Безотчетной глубокой симпатии, стихийно возникшей склонности Евгения не чувствовала ни к тому, ни к другому. Молодая привлекательная девушка была натурой скорее рационалистичной, такие не разгораются от первой искры, не поддаются чувству с первого же взгляда и не следуют слепо за первым движением сердца.

Молодая графиня была способна любить, любить страстно и постоянно, но чтобы разжечь в ее сердце любовь, нужны были более сильные впечатления или большая зрелость чувств.

Молодой графине было всего семнадцать лет, и ее веселый, капризный и ветреный нрав до сих пор охранял ее от тех приступов неопределенной тоски, безотчетной меланхолии, которым в эти годы подвержены девичьи сердца и умы, что, по мнению психологов и патологов, является лишь признаком чувственной зрелости или иначе, потребности любви.

Если милое личико молодой графини по временам и омрачалось, то разве только из-за того, что неожиданная перемена погоды мешала задуманному и горячо желанному визиту или забаве, или когда плохо сидело новое роскошное платье, увядал любимый цветок и тому подобное.

Также и нынешнее раздумье в очень малой степени затрагивало сердце молодой графини.

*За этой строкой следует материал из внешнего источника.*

[src/rtl/uart_burst_tx.sv]
// Burst UART sender: frames burst_len alternating all-0/all-1 characters per start edge,
// bracketed by rts with an optional lead-in of idle bit-times.
module uart_burst_tx
  import uart_pkg::*;
#(
  parameter int unsigned CLK_HZ   = 50000000,
  parameter int unsigned BAUD_LO  = 2400,
  parameter int unsigned BAUD_HI  = 9600,
  parameter int unsigned CNT_W    = 4,
  parameter int unsigned RTS_LEAD = 1
) (
  input  logic             clk,
  input  logic             rst,
  input  logic             start,
  input  logic             baud_sel,
  input  logic [1:0]       data_bits,
  input  logic             stop2,
  input  logic             parity_en,
  input  logic             parity_odd,
  input  logic [CNT_W-1:0] burst_len,
  output logic             rts,
  output logic             txd,
  output logic             busy,
  output logic             done
);

  state_t           state, state_n;
  cfg_t             cfg_q;
  logic [CNT_W-1:0] len_q, idx, idx_n;
  logic [2:0]       bit_cnt, bit_n, last_data;
  logic [2:0]       start_sync;
  logic             req, load, tick, par_bit;
  logic             txd_n, rts_n, busy_n, done_n;

  // Two synchroniser flops followed by the edge register.
  always_ff @(posedge clk or negedge rst) begin
    if (!rst) start_sync <= '0;
    else      start_sync <= {start_sync[1:0], start};
  end
  assign req = start_sync[1] & ~start_sync[2];

  uart_baud_tick #(
    .CLK_HZ (CLK_HZ),
    .BAUD_LO(BAUD_LO),
    .BAUD_HI(BAUD_HI)
  ) u_tick (
    .clk (clk),
    .rst (rst),
    .en  (state != IDLE),
    .sel (cfg_q.baud_sel),
    .tick(tick)
  );

  assign last_data = 3'(DATA_BITS_MIN - 1) + 3'(cfg_q.data_bits);
  // Character bits are uniform, so their XOR is the pattern bit when the length is odd.
  assign par_bit   = (idx_n[0] & ~cfg_q.data_bits[0]) ^ cfg_q.parity_odd;

  always_comb begin
    state_n = state;
    bit_n   = bit_cnt;
    idx_n   = idx;
    load    = 1'b0;
    done_n  = 1'b0;
    case (state)
      IDLE: begin
        if (req && (burst_len != '0)) begin
          load    = 1'b1;
          idx_n   = '0;
          bit_n   = '0;
          state_n = (RTS_LEAD == 0) ? START : LEAD;
        end
      end
      LEAD: begin
        if (tick) begin
          if (bit_cnt == 3'(RTS_LEAD - 1)) begin
            state_n = START;
            bit_n   = '0;
          end else begin
            bit_n = bit_cnt + 3'(1);
          end
        end
      end
      START: begin
        if (tick) begin
          state_n = DATA;
          bit_n   = '0;
        end
      end
      DATA: begin
        if (tick) begin
          if (bit_cnt == last_data) begin
            state_n = cfg_q.parity_en ? PARITY : STOP;
            bit_n   = '0;
          end else begin
            bit_n = bit_cnt + 3'(1);
          end
        end
      end
      PARITY: begin
        if (tick) begin
          state_n = STOP;
          bit_n   = '0;
        end
      end
      STOP: begin
        if (tick) begin
          if (bit_cnt == 3'(cfg_q.stop2)) begin
            bit_n = '0;
            if (idx < len_q - CNT_W'(1)) begin
              idx_n   = idx + CNT_W'(1);
              state_n = START;
            end else begin
              state_n = IDLE;
              done_n  = 1'b1;
            end
          end else begin
            bit_n = bit_cnt + 3'(1);
          end
        end
      end
      default: state_n = IDLE;
    endcase

    case (state_n)
      START:   txd_n = 1'b0;
      DATA:    txd_n = idx_n[0];
      PARITY:  txd_n = par_bit;
      default: txd_n = 1'b1;
    endcase
    rts_n  = (state_n != IDLE);
    busy_n = (state_n != IDLE);
  end

  always_ff @(posedge clk or negedge rst) begin
    if (!rst) begin
      state   <= IDLE;
      bit_cnt <= '0;
      idx     <= '0;
      txd     <= 1'b1;
      rts     <= 1'b0;
      busy    <= 1'b0;
      done    <= 1'b0;
    end else begin
      state   <= state_n;
      bit_cnt <= bit_n;
      idx     <= idx_n;
      txd     <= txd_n;
      rts     <= rts_n;
      busy    <= busy_n;
      done    <= done_n;
    end
  end

  // Configuration is frozen for the whole burst.
  always_ff @(posedge clk or negedge rst) begin
    if (!rst) begin
      cfg_q <= '0;
      len_q <= '0;
    end else if (load) begin
      cfg_q <= '{baud_sel: baud_sel, data_bits: data_bits, stop2: stop2,
                 parity_en: parity_en, parity_odd: parity_odd};
      len_q <= burst_len;
    end
  end

endmodule

[config.mk]
export PLATFORM = sky130hd
export DESIGN_NAME = uart_burst_tx
export DESIGN_NICKNAME = d
export VERILOG_FILES = /design/src/rtl/uart_pkg.sv /design/src/rtl/uart_baud_tick.sv /design/src/rtl/uart_burst_tx.sv
export SDC_FILE = /design/constraint.sdc
export NUM_CORES = 1
export LEC_CHECK = 0
export CAP_MARGIN = 30
export CORE_ASPECT_RATIO = 0.5
export CORE_MARGIN = 1
export CORE_UTILIZATION = 30
export DETAILED_ROUTE_END_ITERATION = 6
export PLACE_DENSITY = 0.52
export SLEW_MARGIN = 40
export SYNTH_ARGS = -nofsm -noshare
export SYNTH_HDL_FRONTEND = slang
export SYNTH_HIERARCHICAL = 1
export SYNTH_SLANG_ARGS = --single-unit
[constraint.sdc]
create_clock -name clk -period 6.9 [get_ports clk]
set_clock_uncertainty 0.2 [all_clocks]
set_input_delay 1.38 -clock clk [delete_from_list [all_inputs] [get_ports clk]]
set_output_delay 1.38 -clock clk [all_outputs]
set_load 0.01 [all_outputs]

Она без малейшего сожаления рассталась со своими мыслями, как только вернулась ее компаньонка с новыми журналами в руках…

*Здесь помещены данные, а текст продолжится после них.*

<file path="src/rtl/gate_exerciser_pkg.sv">
// Shared types and constants for the 2-input AND gate exerciser:
// FSM states, vector count and the expected-output truth table.
package gate_exerciser_pkg;

  typedef enum logic [2:0] {
    IDLE,
    APPLY,
    SETTLE,
    SAMPLE,
    DONE
  } state_t;

  localparam int NUM_VECS = 4;
  localparam logic [1:0] LAST_VEC = 2'(NUM_VECS - 1);

  // Bit i is the AND output for {a,b} = i.
  localparam logic [NUM_VECS-1:0] AND_TRUTH = 4'b1000;

  function automatic logic expected_y(input logic [1:0] vec);
    return AND_TRUTH[vec];
  endfunction

endpackage

</file>
<file path="src/rtl/gate_exerciser_settle.sv">
// Down-counting settle timer: load sets the count, then it decrements to
// zero and holds there; expired is high whenever the count is zero.
module settle_timer #(
  parameter int CNT_W = 8
) (
  input  logic             clk,
  input  logic             rst,
  input  logic             load,
  input  logic [CNT_W-1:0] load_value,
  output logic             expired
);

  logic [CNT_W-1:0] count;

  always_ff @(posedge clk or posedge rst) begin
    if (rst) begin
      count <= '0;
    end else if (load) begin
      count <= load_value;
    end else if (count != '0) begin
      count <= count - CNT_W'(1);
    end
  end

  assign expired = (count == '0);

endmodule

</file>
<file path="src/rtl/gate_exerciser.sv">
// Drives all four input vectors into a 2-input AND gate, waits a settle time,
// checks each response and reports the result. Define GATE_EXERCISER_LOOP_EN for continuous looping with a stop input.
module gate_exerciser
  import gate_exerciser_pkg::*;
#(
  parameter int SETTLE_CYCLES = 4,
  parameter int ERR_W         = 8
) (
  input  logic             clk,
  input  logic             rst,
  input  logic             start,
`ifdef GATE_EXERCISER_LOOP_EN
  input  logic             stop,
`endif
  input  logic             dut_y,
  output logic             dut_a,
  output logic             dut_b,
  output logic             busy,
  output logic             done,
  output logic             pass,
  output logic [ERR_W-1:0] err_count,
  output logic [1:0]       fail_vec
);

  localparam int CNT_W = 8;
  localparam logic [CNT_W-1:0] SETTLE_LOAD = CNT_W'(SETTLE_CYCLES - 1);

  state_t           state;
  logic [1:0]       vec;
  logic             load;
  logic             expired;
  logic             mismatch;
  logic [ERR_W-1:0] err_next;
`ifdef GATE_EXERCISER_LOOP_EN
  logic             stop_req;
`endif

  assign load     = (state == APPLY);
  assign mismatch = (dut_y != expected_y(vec));
  assign err_next = (mismatch && (err_count != '1)) ? err_count + ERR_W'(1) : err_count;

  settle_timer #(.CNT_W(CNT_W)) u_settle_timer (
    .clk       (clk),
    .rst       (rst),
    .load      (load),
    .load_value(SETTLE_LOAD),
    .expired   (expired)
  );

  always_ff @(posedge clk or posedge rst) begin
    if (rst) begin
      state     <= IDLE;
      vec       <= '0;
      dut_a     <= 1'b0;
      dut_b     <= 1'b0;
      busy      <= 1'b0;
      done      <= 1'b0;
      pass      <= 1'b0;
      err_count <= '0;
      fail_vec  <= '0;
`ifdef GATE_EXERCISER_LOOP_EN
      stop_req  <= 1'b0;
`endif
    end else begin
`ifdef GATE_EXERCISER_LOOP_EN
      // stop may be a short pulse; remember it until the pass boundary.
      if (stop && busy) stop_req <= 1'b1;
`endif
      case (state)
        IDLE, DONE: begin
          if (start) begin
            state     <= APPLY;
            vec       <= '0;
            busy      <= 1'b1;
            done      <= 1'b0;
            pass      <= 1'b0;
            err_count <= '0;
            fail_vec  <= '0;
`ifdef GATE_EXERCISER_LOOP_EN
            stop_req  <= 1'b0;
`endif
          end
        end
        APPLY: begin
          dut_a <= vec[1];
          dut_b <= vec[0];
          done  <= 1'b0;
          state <= SETTLE;
        end
        SETTLE: begin
          if (expired) state <= SAMPLE;
        end
        SAMPLE: begin
          err_count <= err_next;
          // A zero count before this sample means this is the first mismatch.
          if (mismatch && (err_count == '0)) fail_vec <= vec;
          if (vec == LAST_VEC) begin
            done <= 1'b1;
            pass <= (err_next == '0);
`ifdef GATE_EXERCISER_LOOP_EN
            if (stop_req || stop) begin
              state <= DONE;
              busy  <= 1'b0;
            end else begin
              state <= APPLY;
              vec   <= '0;
            end
`else
            state <= DONE;
            busy  <= 1'b0;
`endif
          end else begin
            vec   <= vec + 2'd1;
            state <= APPLY;
          end
        end
        default: state <= IDLE;
      endcase
    end
  end

endmodule

</file>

Евгения улыбнулась и протянула к ним руку.

- Графиня просит вас к себе,- сказала компаньонка.

Евгения легко вскочила с дивана и, как птичка, понеслась в комнату, где сидели отец и мать.

Евгении почему-то показалось, что у обоих на лицах какое-то странное выражение.

- Вы звали меня, мама? - спросила она, входя.

- Oui, mа chère, поговорим немного.

Графиня обратилась к ней с несколькими незначительными вопросами, потом, обменявшись с мужем заговорщицким взглядом и проницательно взглянув на дочку, спросила:

- Скажи, душечка, как тебе нравится наш родственник, наш молодой сосед?

Евгения слегка покраснела и широко открыла глаза.

- О ком вы говорите, мама?

- De monsieur Jules.

Евгения пожала плечами.

- Так как же? - спросил отец.

- Гм,- процедила молодая девушка, не понимая, что означает этот вопрос.

- Итак?

- Il est bjen! Порядочный человек… - ответила она с комической важностью.

Графиня невольно улыбнулась.

Граф недовольно пошевелился в кресле и, не в силах сдержать своего нетерпения, быстро произнес:

- Эжени, ты уже не ребенок, и скоро настанет время, когда тебе надо будет выйти замуж.

- Oui, ma chère,- подтвердила графиня.

Девушка покраснела, как вишня и, опустив глаза, ответила что-то невразумительное.

Граф снова заговорил:

- Так вот, душенька, нам бы хотелось знать, настолько ли нравится тебе Юлиуш, чтобы выйти за него замуж, если мы бы того пожелали…

В первую минуту Евгения была неспособна что-либо ответить. Вопрос был так странен и неожиданен для нее, что она совершенно растерялась.

От нетерпения граф, как видно, не слишком ловко взялся за дело.

- Ты только скажи, душечка,- подхватила мать,- что бы ты сказала, если б он осмелился просить твоей руки?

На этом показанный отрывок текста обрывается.